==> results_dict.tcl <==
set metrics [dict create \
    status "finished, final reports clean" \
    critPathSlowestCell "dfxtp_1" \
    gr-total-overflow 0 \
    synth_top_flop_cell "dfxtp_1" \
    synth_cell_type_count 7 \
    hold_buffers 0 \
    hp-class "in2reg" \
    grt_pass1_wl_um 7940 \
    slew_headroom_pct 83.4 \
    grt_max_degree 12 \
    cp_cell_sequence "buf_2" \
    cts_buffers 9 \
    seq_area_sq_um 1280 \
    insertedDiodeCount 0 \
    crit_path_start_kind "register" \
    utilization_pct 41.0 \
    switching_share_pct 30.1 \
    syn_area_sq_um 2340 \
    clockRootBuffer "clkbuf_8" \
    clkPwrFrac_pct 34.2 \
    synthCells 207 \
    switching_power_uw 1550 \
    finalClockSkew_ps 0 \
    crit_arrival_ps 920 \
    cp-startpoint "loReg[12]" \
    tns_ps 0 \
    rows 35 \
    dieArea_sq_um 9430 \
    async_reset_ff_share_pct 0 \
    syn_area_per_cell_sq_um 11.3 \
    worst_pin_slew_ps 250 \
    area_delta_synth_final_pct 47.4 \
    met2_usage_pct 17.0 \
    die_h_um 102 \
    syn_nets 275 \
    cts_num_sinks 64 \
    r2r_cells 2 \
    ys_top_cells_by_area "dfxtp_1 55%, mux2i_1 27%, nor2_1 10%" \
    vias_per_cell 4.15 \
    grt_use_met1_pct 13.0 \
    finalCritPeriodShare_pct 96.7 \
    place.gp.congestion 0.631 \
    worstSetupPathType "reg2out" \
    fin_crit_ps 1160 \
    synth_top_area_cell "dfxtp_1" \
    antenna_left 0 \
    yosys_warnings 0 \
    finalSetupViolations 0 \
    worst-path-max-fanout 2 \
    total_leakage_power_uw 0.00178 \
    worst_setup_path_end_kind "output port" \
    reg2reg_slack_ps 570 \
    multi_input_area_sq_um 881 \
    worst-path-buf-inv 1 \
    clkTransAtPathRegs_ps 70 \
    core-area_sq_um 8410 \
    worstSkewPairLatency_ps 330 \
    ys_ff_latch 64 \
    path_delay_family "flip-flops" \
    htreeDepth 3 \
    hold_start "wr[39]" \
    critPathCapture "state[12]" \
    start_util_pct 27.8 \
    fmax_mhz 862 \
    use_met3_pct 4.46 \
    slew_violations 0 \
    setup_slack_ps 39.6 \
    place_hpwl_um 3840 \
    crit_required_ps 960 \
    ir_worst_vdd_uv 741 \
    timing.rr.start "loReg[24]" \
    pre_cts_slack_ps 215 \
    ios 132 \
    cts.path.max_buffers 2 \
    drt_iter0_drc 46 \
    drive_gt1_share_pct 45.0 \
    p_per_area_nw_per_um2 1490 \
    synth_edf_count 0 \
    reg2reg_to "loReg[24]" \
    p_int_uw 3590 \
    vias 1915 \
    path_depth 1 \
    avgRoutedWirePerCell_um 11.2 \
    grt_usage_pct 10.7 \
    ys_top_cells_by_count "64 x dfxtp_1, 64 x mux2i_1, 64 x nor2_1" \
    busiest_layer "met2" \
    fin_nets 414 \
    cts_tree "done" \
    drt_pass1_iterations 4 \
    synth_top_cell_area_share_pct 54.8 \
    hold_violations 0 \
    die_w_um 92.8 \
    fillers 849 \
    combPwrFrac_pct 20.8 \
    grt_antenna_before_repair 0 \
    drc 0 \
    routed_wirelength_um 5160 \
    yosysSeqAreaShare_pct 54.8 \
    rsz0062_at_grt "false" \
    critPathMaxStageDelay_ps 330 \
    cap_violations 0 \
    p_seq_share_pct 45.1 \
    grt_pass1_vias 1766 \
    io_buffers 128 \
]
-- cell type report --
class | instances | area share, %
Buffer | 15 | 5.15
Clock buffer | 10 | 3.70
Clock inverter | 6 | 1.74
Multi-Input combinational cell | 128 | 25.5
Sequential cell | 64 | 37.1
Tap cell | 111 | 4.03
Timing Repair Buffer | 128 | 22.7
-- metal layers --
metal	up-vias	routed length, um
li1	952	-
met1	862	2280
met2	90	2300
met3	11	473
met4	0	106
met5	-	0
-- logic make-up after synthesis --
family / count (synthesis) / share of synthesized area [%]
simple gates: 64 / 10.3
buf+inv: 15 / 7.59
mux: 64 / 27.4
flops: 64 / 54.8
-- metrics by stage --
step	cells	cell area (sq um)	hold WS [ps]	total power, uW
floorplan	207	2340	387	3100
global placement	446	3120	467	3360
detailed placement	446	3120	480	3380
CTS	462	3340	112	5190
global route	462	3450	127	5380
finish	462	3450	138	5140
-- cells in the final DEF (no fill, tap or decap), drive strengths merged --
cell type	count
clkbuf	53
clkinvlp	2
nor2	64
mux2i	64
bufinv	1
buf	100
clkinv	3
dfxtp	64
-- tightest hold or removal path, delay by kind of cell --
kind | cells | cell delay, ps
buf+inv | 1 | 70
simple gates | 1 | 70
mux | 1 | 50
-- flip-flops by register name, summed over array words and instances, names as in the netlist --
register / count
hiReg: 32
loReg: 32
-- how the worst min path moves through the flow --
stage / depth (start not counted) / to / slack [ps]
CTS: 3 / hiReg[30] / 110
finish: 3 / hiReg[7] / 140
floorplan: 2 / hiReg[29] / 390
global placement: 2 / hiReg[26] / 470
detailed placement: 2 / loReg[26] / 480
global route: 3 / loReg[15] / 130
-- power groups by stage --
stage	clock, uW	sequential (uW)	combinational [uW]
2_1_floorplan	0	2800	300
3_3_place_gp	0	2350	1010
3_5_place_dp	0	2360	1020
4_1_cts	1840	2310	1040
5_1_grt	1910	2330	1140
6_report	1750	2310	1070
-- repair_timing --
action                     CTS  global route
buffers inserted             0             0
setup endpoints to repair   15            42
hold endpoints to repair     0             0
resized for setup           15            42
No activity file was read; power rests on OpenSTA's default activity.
§ §
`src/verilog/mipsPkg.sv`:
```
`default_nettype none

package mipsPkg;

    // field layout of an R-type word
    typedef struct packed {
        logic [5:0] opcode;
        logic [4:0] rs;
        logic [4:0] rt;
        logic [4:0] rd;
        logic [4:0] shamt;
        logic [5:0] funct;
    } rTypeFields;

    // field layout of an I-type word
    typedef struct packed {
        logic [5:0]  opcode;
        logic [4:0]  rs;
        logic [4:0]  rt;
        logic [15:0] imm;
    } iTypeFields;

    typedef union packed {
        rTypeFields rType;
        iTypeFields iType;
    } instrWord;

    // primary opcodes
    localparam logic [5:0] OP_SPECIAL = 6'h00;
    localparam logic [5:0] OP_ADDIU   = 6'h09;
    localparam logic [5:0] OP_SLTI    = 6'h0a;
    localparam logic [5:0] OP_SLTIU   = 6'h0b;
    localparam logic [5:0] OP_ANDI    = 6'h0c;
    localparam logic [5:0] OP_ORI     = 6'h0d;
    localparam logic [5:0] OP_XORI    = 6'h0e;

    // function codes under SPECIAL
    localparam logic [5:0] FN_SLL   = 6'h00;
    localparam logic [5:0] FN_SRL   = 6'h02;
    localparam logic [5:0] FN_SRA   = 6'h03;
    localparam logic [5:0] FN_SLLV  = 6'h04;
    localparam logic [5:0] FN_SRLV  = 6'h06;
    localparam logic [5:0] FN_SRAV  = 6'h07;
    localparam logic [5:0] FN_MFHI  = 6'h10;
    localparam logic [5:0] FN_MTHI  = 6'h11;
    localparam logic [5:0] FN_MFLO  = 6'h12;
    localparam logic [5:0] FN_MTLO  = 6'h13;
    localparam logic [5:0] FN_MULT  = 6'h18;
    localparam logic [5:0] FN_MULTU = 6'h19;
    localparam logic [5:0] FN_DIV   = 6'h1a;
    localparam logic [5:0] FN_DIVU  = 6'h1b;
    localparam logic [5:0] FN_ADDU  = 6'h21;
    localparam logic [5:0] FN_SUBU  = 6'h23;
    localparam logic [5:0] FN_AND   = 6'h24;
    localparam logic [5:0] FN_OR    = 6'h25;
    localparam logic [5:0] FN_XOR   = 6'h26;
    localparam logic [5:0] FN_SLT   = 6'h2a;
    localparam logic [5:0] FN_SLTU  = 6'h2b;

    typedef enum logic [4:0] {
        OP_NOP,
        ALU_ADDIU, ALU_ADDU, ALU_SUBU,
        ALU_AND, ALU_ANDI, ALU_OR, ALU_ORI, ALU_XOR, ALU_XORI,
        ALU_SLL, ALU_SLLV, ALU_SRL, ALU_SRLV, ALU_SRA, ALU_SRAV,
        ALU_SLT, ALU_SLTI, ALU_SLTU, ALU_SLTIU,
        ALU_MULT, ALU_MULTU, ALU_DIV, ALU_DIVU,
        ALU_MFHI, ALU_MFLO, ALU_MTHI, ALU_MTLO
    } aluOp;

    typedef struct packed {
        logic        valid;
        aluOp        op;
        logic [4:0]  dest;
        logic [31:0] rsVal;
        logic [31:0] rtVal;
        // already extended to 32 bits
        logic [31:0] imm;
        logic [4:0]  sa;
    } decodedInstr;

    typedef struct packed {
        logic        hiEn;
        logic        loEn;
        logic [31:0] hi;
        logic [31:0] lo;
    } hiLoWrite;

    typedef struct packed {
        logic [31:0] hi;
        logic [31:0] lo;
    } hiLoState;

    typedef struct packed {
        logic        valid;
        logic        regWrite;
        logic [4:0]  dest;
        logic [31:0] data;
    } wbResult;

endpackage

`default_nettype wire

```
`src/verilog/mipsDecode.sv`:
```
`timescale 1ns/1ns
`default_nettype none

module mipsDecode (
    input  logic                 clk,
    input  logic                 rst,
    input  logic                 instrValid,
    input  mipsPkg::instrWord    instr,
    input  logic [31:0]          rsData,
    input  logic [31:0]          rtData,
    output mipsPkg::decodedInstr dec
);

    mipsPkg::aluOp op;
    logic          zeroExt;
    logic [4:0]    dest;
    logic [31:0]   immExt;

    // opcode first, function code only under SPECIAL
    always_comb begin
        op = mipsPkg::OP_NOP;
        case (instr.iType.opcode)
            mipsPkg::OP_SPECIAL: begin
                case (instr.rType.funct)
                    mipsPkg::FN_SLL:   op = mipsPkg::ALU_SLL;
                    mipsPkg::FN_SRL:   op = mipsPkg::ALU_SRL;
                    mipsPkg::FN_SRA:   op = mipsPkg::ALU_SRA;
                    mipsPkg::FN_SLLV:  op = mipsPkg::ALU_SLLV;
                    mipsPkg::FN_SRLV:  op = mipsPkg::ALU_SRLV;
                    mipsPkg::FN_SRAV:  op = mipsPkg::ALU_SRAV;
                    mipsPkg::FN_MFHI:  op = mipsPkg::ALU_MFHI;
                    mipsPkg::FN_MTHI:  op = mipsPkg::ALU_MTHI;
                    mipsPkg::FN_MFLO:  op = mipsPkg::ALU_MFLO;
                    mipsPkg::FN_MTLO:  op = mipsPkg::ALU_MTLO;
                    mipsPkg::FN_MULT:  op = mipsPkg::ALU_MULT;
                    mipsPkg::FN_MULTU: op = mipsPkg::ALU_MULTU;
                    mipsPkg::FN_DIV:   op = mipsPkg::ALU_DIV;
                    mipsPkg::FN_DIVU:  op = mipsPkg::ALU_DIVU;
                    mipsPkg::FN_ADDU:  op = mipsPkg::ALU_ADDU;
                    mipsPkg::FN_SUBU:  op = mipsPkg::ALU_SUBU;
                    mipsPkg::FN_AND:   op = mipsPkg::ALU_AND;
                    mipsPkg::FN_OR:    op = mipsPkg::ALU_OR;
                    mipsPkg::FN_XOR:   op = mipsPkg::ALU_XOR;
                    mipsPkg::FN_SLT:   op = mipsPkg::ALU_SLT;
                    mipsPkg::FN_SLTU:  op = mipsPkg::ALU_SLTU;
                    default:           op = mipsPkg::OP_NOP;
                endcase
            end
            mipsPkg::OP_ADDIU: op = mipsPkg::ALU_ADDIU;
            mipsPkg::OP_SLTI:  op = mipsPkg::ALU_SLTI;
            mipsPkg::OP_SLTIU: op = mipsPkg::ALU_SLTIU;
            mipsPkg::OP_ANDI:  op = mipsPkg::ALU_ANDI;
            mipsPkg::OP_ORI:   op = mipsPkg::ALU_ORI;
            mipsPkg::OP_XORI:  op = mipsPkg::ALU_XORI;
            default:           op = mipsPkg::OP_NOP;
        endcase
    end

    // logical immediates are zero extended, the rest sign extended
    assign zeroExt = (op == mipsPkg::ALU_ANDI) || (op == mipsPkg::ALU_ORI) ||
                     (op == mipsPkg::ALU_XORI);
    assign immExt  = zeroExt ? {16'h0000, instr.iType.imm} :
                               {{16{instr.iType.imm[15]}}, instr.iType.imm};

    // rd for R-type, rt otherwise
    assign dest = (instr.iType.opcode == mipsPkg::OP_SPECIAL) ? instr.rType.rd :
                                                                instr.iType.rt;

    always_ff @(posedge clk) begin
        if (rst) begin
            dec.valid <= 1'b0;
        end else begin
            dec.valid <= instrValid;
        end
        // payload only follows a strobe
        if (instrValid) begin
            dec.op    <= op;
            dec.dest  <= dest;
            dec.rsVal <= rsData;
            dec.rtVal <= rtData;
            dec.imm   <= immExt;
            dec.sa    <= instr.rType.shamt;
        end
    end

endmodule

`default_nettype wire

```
§ §
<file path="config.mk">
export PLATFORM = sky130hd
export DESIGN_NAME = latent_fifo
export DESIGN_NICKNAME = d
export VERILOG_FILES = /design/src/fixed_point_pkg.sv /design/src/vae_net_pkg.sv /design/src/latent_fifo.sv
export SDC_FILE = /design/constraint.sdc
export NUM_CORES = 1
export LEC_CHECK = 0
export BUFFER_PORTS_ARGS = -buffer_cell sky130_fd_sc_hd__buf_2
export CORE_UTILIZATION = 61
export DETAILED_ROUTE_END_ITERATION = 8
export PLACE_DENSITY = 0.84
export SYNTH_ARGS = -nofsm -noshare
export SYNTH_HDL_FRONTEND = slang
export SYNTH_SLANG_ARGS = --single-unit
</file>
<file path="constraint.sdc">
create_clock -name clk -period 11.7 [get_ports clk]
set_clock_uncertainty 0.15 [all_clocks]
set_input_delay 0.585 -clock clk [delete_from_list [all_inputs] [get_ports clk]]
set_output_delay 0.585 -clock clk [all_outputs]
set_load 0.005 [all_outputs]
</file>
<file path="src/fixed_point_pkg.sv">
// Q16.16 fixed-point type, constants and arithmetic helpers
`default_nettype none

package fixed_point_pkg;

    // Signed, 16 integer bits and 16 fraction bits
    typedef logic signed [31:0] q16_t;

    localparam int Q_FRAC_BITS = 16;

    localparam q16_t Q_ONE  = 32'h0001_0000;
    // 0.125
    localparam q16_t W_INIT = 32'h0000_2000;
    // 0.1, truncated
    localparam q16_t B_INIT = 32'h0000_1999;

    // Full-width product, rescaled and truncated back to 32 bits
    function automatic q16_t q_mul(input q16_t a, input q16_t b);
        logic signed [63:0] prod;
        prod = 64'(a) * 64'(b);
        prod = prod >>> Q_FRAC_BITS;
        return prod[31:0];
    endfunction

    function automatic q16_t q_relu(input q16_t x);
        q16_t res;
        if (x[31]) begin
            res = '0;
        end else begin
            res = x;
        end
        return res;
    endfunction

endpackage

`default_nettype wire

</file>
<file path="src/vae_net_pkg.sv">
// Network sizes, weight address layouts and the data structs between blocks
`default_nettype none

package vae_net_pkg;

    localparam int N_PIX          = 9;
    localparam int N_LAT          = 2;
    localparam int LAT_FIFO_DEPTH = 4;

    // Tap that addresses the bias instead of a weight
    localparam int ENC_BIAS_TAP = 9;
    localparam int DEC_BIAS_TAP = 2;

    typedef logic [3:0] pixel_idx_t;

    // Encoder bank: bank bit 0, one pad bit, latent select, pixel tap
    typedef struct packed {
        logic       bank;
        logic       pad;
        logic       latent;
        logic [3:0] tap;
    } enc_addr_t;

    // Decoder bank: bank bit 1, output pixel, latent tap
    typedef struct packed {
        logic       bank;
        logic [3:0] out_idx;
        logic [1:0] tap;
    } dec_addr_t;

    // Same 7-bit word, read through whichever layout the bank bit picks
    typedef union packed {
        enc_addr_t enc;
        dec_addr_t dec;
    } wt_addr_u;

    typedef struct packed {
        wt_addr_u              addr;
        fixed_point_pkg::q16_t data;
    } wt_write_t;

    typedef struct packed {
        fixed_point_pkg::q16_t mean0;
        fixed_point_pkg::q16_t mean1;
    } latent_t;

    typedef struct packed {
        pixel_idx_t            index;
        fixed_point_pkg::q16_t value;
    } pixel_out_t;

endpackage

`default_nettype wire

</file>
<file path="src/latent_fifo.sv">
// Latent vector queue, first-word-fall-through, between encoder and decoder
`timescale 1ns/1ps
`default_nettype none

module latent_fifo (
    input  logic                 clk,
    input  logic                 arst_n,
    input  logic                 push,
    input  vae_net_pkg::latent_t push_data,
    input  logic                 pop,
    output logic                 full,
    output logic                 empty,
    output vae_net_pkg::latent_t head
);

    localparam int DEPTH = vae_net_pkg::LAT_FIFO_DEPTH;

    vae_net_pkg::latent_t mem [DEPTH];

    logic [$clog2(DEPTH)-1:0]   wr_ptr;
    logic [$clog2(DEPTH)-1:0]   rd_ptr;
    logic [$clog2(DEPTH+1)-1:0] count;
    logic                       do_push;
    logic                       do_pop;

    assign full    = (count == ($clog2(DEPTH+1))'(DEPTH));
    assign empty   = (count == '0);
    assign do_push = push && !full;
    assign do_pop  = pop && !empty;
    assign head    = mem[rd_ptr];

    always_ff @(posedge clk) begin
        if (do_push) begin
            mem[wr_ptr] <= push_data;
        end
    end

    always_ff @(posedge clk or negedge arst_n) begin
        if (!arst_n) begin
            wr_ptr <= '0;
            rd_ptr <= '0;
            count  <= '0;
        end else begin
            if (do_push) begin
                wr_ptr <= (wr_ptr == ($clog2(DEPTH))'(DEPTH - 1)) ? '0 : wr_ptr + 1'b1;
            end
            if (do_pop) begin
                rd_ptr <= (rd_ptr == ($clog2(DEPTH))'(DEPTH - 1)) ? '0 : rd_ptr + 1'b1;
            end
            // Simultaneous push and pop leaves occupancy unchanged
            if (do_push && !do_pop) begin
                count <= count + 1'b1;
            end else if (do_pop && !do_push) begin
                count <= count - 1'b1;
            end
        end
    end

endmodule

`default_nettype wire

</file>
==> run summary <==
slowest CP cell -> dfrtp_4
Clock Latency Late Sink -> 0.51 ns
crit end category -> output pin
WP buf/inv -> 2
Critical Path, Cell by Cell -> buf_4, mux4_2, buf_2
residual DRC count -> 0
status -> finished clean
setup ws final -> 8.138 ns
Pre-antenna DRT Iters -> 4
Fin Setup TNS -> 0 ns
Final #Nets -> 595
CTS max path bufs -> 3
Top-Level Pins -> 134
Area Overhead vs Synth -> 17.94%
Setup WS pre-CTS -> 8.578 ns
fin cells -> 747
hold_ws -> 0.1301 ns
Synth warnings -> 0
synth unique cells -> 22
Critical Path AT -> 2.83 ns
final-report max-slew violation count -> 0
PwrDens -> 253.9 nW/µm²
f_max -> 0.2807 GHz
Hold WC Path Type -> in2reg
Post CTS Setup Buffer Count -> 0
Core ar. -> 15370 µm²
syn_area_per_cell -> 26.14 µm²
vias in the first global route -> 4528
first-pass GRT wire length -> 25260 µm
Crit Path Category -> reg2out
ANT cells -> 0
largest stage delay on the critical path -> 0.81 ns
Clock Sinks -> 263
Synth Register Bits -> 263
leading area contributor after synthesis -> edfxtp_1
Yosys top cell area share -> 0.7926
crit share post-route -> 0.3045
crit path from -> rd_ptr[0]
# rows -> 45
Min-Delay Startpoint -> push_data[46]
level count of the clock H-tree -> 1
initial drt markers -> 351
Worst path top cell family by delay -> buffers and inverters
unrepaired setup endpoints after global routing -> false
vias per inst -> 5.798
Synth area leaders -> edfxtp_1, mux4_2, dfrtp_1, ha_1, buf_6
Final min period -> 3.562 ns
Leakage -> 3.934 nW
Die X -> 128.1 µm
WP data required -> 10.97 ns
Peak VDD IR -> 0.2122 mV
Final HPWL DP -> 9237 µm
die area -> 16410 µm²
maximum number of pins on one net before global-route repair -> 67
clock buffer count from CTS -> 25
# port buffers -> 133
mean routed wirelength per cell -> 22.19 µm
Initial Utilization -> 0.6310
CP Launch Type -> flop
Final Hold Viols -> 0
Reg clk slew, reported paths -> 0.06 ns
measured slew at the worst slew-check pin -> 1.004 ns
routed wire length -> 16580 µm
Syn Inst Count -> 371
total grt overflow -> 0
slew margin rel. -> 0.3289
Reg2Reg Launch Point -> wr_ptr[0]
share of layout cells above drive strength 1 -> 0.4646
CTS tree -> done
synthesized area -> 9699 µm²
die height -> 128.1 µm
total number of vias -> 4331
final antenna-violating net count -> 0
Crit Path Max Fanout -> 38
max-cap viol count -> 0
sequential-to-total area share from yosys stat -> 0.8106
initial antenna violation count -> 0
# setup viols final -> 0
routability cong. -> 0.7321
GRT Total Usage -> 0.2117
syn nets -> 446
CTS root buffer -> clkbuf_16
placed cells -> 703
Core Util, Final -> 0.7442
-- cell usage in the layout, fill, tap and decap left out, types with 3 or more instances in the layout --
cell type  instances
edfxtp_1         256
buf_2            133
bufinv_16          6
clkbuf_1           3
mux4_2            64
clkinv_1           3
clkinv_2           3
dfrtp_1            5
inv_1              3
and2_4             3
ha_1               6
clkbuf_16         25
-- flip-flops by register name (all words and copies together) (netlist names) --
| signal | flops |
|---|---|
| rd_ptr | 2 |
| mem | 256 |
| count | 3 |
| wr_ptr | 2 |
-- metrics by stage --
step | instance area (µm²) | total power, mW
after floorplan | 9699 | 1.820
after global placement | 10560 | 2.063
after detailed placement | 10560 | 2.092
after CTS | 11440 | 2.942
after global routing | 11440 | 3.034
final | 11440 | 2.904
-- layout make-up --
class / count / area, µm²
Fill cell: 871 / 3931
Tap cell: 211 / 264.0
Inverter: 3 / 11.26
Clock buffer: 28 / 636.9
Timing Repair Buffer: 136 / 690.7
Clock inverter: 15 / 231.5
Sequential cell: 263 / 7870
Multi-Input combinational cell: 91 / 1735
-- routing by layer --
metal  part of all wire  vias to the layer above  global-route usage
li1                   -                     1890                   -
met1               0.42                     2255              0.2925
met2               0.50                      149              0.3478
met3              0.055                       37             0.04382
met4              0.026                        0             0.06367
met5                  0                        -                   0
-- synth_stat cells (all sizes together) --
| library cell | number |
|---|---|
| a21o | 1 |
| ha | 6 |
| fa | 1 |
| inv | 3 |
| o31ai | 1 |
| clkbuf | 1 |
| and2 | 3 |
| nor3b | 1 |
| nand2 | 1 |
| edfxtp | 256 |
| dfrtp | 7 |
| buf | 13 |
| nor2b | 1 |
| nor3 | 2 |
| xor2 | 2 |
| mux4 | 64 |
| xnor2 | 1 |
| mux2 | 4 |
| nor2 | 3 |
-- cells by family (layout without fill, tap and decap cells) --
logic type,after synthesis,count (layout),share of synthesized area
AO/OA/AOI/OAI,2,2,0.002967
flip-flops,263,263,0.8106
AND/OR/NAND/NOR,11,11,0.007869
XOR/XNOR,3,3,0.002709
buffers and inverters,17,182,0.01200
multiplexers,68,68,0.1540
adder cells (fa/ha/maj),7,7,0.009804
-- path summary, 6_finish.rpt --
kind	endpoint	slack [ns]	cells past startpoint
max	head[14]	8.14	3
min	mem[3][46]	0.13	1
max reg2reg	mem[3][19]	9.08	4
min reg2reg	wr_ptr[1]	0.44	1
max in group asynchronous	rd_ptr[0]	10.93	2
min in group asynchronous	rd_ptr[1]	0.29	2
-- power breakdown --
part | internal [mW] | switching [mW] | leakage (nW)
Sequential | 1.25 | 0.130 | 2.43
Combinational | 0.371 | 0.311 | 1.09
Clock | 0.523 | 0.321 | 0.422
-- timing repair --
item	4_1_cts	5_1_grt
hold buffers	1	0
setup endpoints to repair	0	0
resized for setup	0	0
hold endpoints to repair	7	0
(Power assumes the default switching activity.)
§ §
When a line of the material holds the string "gates", copy that line.

simple gates: 64 / 10.3
simple gates | 1 | 70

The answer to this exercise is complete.